- [Problem to solve] All lines in the entries below that hold "only" make up the answer.

- [Source information]
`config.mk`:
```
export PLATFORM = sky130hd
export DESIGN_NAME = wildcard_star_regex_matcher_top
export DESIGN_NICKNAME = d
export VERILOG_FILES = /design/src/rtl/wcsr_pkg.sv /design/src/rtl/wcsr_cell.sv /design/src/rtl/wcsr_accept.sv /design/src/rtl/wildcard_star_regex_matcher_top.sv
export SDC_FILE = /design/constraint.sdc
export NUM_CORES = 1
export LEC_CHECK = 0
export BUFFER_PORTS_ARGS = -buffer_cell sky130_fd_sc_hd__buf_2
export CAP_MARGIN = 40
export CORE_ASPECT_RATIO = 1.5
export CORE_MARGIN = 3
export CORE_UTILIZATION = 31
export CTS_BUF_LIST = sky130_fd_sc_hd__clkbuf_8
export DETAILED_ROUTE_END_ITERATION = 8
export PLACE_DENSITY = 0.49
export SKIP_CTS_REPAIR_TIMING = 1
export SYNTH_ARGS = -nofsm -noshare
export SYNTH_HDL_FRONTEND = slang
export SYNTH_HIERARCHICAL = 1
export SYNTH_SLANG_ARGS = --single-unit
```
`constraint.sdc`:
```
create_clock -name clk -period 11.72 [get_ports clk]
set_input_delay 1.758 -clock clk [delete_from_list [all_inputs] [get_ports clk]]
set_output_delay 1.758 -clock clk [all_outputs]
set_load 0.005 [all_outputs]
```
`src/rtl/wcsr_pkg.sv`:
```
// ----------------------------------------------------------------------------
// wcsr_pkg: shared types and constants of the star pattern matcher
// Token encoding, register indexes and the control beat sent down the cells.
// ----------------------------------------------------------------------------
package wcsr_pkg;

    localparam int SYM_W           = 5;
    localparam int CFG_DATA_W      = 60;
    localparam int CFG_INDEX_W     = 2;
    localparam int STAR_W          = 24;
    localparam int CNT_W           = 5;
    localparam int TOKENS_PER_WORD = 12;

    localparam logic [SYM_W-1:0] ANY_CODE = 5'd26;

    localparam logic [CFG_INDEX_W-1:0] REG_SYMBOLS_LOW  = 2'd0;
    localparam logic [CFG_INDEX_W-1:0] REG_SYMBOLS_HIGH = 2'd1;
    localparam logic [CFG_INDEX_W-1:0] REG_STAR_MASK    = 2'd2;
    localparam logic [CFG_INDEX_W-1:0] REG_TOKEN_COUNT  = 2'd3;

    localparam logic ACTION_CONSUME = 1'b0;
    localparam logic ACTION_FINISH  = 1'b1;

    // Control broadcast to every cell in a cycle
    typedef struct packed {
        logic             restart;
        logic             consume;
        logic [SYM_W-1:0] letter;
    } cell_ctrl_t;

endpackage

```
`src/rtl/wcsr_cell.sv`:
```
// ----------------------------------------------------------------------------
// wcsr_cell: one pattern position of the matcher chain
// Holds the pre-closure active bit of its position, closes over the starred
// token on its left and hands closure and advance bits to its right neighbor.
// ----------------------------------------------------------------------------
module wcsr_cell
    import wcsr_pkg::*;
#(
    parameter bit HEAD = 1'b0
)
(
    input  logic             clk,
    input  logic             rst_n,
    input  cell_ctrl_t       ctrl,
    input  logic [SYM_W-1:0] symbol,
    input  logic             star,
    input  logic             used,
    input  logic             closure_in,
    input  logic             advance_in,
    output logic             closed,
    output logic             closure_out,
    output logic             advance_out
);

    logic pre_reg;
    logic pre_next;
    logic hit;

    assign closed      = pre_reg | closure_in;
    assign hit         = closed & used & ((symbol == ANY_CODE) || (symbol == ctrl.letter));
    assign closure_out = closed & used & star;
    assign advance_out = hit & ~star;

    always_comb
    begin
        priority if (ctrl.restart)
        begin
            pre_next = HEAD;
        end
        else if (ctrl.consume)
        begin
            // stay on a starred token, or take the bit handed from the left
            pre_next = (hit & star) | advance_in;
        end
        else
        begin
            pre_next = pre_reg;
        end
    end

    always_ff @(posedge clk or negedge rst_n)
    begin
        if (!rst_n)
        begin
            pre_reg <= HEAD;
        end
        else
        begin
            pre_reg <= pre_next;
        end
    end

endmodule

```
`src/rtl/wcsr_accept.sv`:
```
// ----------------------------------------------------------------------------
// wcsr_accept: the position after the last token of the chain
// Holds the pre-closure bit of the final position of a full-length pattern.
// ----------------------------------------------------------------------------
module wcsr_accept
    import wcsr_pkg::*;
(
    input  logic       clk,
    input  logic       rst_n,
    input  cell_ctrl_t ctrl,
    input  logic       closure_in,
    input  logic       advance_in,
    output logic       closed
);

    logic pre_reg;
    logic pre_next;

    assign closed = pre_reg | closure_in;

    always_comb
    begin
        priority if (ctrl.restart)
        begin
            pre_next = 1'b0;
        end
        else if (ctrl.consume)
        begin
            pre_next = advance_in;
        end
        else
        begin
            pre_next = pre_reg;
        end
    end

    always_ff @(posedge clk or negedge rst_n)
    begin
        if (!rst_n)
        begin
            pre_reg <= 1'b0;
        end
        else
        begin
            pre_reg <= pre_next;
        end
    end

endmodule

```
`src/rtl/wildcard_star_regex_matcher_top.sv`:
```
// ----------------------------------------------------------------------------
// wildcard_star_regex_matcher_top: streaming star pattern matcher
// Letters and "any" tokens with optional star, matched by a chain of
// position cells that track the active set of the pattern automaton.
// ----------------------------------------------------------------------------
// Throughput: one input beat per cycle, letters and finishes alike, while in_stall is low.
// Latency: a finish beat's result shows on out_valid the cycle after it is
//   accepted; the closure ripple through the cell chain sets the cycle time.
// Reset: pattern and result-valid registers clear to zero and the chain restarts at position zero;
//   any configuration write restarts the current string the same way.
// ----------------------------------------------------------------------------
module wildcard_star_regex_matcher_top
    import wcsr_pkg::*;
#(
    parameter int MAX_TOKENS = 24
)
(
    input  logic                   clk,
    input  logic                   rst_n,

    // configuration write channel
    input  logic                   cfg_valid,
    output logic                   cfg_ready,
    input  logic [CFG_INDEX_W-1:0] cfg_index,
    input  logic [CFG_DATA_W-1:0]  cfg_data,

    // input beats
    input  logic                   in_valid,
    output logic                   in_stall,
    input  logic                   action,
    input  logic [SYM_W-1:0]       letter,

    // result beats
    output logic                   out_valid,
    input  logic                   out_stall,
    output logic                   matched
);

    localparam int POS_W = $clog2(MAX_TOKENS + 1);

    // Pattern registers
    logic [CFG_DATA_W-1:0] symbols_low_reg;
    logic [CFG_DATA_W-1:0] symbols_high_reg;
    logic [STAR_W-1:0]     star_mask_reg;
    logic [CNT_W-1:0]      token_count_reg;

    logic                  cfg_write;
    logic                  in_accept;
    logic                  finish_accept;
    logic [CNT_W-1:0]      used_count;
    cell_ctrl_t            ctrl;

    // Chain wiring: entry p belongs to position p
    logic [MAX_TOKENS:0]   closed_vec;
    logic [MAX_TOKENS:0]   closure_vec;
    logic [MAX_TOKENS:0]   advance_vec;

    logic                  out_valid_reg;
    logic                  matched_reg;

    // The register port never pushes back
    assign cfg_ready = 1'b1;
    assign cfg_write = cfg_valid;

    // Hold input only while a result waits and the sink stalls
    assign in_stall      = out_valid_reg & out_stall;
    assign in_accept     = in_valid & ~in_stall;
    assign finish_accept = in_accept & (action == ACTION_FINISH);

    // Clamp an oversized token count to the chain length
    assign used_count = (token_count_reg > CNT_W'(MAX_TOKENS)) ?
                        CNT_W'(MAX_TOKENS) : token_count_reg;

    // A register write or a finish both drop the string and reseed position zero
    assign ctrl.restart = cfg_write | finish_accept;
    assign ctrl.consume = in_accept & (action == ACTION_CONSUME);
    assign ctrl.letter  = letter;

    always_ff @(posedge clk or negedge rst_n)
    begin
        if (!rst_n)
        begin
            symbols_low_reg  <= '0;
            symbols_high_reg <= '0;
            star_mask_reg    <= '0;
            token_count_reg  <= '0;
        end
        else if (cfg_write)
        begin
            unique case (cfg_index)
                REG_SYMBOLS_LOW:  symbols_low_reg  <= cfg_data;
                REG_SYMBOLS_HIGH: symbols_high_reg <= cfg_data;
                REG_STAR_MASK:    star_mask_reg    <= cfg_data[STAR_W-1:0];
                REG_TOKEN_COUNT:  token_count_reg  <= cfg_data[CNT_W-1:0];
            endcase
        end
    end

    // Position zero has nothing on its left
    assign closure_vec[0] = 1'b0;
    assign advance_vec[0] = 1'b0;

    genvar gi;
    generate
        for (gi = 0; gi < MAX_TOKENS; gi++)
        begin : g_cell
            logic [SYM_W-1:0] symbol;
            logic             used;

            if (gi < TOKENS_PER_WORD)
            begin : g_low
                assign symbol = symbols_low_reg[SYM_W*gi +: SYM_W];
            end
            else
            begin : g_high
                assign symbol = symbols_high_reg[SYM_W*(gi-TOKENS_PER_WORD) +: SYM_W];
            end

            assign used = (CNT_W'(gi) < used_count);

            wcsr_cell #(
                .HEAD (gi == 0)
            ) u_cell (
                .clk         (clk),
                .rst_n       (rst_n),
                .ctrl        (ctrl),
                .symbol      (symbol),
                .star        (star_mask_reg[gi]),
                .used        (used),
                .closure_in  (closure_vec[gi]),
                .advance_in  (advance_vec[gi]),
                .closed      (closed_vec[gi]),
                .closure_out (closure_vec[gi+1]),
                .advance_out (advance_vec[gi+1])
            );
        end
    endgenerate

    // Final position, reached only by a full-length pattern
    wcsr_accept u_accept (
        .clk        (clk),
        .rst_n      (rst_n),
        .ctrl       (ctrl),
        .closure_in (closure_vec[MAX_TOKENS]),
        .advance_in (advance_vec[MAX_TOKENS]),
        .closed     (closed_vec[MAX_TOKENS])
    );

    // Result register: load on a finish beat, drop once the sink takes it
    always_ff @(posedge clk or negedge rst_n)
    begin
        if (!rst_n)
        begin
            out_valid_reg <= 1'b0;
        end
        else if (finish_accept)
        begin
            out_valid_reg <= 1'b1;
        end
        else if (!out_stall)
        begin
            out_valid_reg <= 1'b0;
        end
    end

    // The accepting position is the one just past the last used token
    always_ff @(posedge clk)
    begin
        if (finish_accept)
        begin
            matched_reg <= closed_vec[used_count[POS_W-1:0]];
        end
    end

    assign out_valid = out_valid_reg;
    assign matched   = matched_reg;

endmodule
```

- [Response to this task]
    // Hold input only while a result waits and the sink stalls
    // Final position, reached only by a full-length pattern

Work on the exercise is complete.